*** Opening of Input ***

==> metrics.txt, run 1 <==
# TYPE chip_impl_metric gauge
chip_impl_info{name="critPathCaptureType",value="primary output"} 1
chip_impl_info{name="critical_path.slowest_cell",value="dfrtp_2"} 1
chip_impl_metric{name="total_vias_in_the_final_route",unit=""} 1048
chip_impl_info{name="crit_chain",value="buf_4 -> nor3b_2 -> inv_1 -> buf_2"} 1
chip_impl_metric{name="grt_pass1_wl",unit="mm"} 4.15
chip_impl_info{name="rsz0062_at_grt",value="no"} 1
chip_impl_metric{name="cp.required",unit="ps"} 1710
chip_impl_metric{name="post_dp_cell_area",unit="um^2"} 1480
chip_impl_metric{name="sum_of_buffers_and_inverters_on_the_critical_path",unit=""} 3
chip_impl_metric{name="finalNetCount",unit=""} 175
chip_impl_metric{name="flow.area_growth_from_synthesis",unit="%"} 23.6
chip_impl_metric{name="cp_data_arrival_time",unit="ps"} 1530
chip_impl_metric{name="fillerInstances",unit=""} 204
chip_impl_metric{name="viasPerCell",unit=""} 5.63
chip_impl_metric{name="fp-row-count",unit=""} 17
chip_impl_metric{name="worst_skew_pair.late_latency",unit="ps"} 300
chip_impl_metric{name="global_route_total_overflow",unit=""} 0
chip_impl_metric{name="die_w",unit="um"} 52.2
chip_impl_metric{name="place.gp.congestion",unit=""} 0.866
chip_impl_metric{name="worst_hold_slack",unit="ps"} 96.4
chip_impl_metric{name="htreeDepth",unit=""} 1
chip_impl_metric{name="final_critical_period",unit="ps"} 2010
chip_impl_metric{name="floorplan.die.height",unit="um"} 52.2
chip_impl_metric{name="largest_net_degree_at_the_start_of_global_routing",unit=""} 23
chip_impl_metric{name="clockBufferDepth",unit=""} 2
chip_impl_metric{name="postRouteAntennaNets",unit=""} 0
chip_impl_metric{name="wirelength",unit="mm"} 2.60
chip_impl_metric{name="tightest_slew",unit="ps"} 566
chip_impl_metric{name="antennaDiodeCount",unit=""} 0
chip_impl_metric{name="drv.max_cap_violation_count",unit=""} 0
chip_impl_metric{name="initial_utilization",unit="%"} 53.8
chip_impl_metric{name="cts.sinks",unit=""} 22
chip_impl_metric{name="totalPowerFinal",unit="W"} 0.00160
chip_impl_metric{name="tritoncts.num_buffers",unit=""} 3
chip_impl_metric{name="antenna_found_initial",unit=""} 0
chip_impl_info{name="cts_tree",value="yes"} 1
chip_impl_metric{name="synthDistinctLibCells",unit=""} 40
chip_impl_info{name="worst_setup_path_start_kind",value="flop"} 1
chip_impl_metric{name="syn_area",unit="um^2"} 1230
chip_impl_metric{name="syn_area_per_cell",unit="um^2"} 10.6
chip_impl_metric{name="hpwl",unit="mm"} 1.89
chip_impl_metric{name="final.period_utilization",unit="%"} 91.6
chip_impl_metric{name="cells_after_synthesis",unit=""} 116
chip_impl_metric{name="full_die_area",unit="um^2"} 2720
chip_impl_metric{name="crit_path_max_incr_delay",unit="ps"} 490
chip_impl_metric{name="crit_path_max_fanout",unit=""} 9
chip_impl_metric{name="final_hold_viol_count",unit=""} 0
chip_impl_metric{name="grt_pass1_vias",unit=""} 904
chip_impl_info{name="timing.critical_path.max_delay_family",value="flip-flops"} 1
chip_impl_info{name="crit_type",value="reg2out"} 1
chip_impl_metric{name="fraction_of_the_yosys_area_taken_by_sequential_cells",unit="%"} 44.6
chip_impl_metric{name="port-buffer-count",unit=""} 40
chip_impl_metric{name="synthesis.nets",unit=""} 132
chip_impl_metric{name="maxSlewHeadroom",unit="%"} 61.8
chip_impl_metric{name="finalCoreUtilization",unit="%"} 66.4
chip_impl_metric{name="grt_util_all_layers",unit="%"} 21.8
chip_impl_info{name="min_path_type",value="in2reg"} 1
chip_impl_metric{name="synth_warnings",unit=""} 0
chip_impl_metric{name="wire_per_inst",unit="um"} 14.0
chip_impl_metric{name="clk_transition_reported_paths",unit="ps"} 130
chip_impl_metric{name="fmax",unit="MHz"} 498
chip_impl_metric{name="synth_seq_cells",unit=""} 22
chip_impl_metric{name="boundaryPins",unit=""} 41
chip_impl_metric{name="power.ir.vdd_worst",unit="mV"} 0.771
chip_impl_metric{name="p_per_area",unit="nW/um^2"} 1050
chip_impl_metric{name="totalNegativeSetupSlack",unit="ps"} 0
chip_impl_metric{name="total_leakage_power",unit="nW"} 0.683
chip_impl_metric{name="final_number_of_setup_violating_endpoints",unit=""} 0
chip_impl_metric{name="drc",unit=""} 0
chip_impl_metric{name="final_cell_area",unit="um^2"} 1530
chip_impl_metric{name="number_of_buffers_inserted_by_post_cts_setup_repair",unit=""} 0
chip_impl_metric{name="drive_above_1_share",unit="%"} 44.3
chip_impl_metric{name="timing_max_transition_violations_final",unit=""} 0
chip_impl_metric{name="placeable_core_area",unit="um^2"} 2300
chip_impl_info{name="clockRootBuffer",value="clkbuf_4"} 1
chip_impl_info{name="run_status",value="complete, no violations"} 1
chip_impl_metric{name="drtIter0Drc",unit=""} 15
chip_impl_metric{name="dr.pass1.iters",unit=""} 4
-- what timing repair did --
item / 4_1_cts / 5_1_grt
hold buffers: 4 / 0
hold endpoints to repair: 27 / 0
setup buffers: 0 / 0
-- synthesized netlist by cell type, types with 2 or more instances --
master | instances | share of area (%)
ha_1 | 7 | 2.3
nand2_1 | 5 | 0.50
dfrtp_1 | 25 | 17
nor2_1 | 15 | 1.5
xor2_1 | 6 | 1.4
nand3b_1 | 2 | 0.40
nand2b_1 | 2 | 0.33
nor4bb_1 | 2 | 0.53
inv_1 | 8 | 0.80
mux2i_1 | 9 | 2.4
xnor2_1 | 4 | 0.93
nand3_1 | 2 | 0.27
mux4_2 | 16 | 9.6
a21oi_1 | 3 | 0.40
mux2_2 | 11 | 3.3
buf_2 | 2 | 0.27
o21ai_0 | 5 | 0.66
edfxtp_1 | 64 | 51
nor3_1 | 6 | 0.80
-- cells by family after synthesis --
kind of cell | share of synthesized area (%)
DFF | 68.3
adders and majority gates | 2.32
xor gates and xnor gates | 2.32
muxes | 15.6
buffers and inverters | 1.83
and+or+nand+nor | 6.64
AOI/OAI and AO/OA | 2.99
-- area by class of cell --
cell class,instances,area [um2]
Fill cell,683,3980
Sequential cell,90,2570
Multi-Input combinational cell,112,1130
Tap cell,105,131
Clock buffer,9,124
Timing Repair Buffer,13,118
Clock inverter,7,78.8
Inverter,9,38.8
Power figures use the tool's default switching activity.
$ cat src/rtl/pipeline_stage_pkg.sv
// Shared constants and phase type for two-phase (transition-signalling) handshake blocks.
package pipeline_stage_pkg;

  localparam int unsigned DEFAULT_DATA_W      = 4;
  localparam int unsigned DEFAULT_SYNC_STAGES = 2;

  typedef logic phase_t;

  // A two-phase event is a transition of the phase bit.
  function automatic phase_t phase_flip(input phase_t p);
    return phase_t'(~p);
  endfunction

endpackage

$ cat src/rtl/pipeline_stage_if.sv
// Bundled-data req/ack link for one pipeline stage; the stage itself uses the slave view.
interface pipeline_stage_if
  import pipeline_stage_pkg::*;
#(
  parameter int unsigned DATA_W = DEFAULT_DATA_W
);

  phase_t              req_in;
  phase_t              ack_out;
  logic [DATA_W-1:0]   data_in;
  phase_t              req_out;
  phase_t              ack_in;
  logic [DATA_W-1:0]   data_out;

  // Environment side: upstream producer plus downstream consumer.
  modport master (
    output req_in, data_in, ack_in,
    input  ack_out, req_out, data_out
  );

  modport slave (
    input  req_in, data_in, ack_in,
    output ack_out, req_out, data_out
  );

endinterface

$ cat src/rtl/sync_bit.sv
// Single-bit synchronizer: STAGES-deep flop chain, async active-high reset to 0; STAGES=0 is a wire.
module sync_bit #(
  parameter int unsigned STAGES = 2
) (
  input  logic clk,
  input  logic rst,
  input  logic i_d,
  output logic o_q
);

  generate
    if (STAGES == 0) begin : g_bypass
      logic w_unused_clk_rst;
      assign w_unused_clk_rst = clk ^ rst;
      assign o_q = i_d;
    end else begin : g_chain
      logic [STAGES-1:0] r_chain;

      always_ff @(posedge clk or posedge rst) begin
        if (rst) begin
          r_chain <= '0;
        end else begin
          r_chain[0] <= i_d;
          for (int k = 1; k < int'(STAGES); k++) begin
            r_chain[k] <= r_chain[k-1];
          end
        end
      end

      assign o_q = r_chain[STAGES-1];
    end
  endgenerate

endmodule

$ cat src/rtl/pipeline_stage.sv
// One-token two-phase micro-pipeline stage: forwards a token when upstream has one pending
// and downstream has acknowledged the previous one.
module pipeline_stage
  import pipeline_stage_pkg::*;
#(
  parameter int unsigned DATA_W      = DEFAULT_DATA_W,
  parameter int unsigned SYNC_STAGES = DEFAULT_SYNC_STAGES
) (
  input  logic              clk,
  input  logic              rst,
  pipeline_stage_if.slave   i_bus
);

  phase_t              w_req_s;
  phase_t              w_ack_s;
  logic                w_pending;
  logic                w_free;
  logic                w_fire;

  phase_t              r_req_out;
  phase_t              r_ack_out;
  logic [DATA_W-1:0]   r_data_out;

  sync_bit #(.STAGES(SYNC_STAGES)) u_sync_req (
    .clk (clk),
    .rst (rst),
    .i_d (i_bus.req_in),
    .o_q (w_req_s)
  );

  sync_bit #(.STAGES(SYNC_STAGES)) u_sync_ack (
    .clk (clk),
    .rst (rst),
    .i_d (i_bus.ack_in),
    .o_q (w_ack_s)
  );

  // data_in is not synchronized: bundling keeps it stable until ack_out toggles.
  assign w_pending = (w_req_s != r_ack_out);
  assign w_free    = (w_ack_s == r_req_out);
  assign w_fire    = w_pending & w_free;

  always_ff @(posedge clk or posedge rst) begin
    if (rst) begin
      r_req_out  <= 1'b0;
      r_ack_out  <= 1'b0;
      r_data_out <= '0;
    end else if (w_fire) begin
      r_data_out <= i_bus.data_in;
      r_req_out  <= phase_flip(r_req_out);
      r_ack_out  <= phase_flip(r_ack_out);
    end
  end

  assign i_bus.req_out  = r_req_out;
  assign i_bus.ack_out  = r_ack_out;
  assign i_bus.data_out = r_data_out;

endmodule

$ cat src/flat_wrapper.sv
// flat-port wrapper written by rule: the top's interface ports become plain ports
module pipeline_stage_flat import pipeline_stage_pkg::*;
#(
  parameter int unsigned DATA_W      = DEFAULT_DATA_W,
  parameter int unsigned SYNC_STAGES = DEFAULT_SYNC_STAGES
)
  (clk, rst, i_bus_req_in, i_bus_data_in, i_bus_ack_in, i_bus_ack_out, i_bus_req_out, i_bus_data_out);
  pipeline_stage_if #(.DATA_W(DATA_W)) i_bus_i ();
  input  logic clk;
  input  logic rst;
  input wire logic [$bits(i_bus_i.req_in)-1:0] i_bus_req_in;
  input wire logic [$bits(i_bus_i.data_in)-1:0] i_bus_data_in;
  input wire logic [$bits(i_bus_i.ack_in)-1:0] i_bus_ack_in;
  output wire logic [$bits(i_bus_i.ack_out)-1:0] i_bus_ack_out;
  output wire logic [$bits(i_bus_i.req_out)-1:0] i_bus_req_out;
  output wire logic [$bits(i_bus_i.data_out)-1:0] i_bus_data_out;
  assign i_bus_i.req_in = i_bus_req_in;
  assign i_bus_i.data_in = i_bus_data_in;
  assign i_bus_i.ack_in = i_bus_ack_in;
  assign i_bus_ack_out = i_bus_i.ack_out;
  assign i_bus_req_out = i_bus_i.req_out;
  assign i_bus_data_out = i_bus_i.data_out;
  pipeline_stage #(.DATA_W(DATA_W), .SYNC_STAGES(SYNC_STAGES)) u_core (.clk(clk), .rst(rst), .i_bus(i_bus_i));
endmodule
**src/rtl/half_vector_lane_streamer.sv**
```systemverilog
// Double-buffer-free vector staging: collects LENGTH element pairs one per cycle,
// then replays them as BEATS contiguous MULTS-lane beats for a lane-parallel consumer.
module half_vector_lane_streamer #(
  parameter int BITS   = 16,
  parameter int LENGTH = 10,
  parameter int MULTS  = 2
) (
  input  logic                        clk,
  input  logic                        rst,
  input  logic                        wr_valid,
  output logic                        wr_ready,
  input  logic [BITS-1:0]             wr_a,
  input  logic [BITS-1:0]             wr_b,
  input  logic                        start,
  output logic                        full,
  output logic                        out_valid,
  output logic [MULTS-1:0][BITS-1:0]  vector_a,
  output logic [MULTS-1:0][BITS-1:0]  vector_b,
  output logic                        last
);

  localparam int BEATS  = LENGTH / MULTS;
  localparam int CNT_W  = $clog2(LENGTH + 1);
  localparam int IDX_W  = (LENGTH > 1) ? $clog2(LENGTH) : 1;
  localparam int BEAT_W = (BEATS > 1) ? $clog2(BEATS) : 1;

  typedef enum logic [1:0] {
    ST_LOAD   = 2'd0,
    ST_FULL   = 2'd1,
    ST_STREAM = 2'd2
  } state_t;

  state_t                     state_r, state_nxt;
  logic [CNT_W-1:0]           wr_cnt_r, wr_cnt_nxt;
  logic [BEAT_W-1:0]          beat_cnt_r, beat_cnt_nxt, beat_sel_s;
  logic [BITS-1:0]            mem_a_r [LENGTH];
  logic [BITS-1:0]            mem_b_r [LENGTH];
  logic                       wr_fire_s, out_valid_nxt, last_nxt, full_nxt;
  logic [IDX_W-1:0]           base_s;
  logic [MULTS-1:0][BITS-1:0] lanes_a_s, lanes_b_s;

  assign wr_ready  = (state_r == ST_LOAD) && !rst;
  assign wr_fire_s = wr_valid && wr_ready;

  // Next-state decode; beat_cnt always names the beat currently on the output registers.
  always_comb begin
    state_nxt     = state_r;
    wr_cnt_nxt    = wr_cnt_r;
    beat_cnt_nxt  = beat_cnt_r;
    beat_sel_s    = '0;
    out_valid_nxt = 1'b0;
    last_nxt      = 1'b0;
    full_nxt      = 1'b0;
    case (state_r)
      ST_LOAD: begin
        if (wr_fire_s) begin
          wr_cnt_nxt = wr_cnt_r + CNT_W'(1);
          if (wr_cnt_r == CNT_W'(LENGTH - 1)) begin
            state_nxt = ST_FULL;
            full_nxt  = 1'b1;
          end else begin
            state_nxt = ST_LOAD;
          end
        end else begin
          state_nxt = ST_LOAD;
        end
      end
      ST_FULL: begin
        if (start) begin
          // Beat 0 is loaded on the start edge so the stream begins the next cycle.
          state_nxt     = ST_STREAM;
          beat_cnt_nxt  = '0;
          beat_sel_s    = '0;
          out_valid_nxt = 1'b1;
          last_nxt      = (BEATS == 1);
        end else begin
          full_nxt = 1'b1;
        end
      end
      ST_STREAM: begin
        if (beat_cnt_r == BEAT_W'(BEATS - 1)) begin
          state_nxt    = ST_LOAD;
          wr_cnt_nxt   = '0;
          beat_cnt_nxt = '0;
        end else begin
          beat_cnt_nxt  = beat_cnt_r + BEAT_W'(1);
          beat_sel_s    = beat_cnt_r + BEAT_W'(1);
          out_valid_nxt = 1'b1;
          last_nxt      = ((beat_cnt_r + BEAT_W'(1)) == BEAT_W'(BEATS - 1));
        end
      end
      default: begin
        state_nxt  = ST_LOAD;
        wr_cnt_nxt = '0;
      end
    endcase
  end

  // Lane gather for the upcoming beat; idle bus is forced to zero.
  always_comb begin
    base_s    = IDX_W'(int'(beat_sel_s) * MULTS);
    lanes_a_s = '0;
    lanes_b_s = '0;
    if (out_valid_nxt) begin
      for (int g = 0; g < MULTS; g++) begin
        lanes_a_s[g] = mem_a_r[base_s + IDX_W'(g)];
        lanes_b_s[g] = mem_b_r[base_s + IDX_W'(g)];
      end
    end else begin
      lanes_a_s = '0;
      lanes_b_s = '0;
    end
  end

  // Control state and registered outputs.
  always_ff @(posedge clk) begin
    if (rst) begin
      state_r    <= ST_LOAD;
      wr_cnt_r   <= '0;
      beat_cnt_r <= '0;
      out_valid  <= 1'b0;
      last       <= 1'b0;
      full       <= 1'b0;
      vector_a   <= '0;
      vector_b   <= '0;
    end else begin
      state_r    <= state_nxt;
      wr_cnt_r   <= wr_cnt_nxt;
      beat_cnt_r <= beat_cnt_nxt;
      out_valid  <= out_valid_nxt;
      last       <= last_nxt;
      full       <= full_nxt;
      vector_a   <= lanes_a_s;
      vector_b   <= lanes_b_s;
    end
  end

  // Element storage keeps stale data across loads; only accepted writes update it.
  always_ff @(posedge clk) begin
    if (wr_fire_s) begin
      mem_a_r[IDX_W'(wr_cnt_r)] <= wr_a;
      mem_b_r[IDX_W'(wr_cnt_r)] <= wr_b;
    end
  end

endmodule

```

*** Close of Input ***
*** Opening of Input ***

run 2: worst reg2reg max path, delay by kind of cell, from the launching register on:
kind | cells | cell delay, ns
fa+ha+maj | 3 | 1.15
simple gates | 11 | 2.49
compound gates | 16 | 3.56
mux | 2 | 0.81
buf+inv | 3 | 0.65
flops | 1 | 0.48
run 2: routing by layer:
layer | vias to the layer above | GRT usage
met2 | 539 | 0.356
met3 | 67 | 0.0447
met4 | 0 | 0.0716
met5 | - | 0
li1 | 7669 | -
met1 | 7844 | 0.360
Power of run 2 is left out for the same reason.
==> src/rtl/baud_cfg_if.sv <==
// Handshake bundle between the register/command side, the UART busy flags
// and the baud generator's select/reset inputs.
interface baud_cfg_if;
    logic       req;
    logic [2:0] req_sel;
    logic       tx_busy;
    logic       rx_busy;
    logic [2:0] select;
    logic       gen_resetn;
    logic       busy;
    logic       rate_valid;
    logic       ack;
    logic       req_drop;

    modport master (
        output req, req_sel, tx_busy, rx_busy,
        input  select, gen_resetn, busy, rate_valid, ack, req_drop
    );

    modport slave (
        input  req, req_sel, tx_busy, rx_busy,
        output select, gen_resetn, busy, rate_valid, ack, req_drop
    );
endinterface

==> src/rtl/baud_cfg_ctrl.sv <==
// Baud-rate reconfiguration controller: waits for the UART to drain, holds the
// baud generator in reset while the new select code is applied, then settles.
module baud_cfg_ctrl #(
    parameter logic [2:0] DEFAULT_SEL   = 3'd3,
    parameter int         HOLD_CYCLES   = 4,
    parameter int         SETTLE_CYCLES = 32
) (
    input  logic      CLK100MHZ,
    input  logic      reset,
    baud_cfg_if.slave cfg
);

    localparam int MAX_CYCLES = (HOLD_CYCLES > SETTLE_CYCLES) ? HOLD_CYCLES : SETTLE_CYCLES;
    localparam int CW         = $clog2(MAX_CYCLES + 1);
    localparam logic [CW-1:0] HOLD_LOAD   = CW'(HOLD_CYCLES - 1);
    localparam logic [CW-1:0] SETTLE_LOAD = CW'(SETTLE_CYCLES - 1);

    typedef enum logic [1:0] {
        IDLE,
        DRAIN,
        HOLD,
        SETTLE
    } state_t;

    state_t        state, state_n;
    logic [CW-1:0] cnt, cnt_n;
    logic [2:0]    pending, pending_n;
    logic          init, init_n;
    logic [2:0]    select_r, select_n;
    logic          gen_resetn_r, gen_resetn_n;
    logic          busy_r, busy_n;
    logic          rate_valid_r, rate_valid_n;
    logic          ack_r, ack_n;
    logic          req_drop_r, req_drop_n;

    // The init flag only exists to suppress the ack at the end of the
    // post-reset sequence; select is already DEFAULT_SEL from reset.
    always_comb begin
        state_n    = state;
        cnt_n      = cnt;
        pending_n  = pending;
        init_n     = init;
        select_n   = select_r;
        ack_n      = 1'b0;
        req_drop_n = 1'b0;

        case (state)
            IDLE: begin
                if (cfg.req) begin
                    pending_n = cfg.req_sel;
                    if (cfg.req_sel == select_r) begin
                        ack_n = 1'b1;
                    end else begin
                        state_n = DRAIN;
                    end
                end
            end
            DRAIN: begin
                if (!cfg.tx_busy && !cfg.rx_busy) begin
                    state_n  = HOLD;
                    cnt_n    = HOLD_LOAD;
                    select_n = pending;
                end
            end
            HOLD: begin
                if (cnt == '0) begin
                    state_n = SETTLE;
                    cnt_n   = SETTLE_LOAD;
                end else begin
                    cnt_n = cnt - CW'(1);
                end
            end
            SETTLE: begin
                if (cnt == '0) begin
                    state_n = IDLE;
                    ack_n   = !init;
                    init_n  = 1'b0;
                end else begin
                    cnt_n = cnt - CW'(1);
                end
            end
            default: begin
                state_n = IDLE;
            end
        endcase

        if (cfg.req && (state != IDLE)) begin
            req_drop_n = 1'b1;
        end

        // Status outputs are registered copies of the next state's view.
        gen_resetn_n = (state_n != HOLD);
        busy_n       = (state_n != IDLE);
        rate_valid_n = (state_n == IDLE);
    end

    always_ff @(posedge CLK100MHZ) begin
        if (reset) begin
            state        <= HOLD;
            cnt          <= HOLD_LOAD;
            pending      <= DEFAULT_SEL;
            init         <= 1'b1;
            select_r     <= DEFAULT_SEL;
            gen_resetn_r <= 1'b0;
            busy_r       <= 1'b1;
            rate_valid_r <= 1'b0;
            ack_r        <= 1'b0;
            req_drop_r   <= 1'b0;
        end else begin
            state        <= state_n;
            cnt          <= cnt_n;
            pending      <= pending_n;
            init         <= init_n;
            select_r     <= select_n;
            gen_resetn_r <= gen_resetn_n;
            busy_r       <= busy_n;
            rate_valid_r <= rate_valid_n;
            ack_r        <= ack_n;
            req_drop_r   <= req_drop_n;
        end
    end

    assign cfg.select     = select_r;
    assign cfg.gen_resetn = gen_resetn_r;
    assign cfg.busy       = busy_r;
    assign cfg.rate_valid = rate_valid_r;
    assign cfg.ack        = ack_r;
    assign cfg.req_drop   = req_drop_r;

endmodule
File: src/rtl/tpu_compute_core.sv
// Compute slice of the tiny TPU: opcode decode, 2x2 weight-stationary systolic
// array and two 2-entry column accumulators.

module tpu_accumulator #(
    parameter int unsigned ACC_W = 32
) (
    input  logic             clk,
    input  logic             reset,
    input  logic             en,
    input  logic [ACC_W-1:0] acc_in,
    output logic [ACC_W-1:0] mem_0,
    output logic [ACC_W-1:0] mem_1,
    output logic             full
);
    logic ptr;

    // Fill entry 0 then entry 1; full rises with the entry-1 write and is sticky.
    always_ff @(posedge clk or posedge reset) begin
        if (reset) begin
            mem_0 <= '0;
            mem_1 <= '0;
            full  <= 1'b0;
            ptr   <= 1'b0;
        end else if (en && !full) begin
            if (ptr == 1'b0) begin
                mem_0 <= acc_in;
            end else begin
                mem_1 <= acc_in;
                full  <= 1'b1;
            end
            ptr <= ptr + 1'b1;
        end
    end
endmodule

*** Close of Input ***

Work item :: The lines in the listing that include the word "gates" are to be counted; give only that number.

Answer to the problem :: 4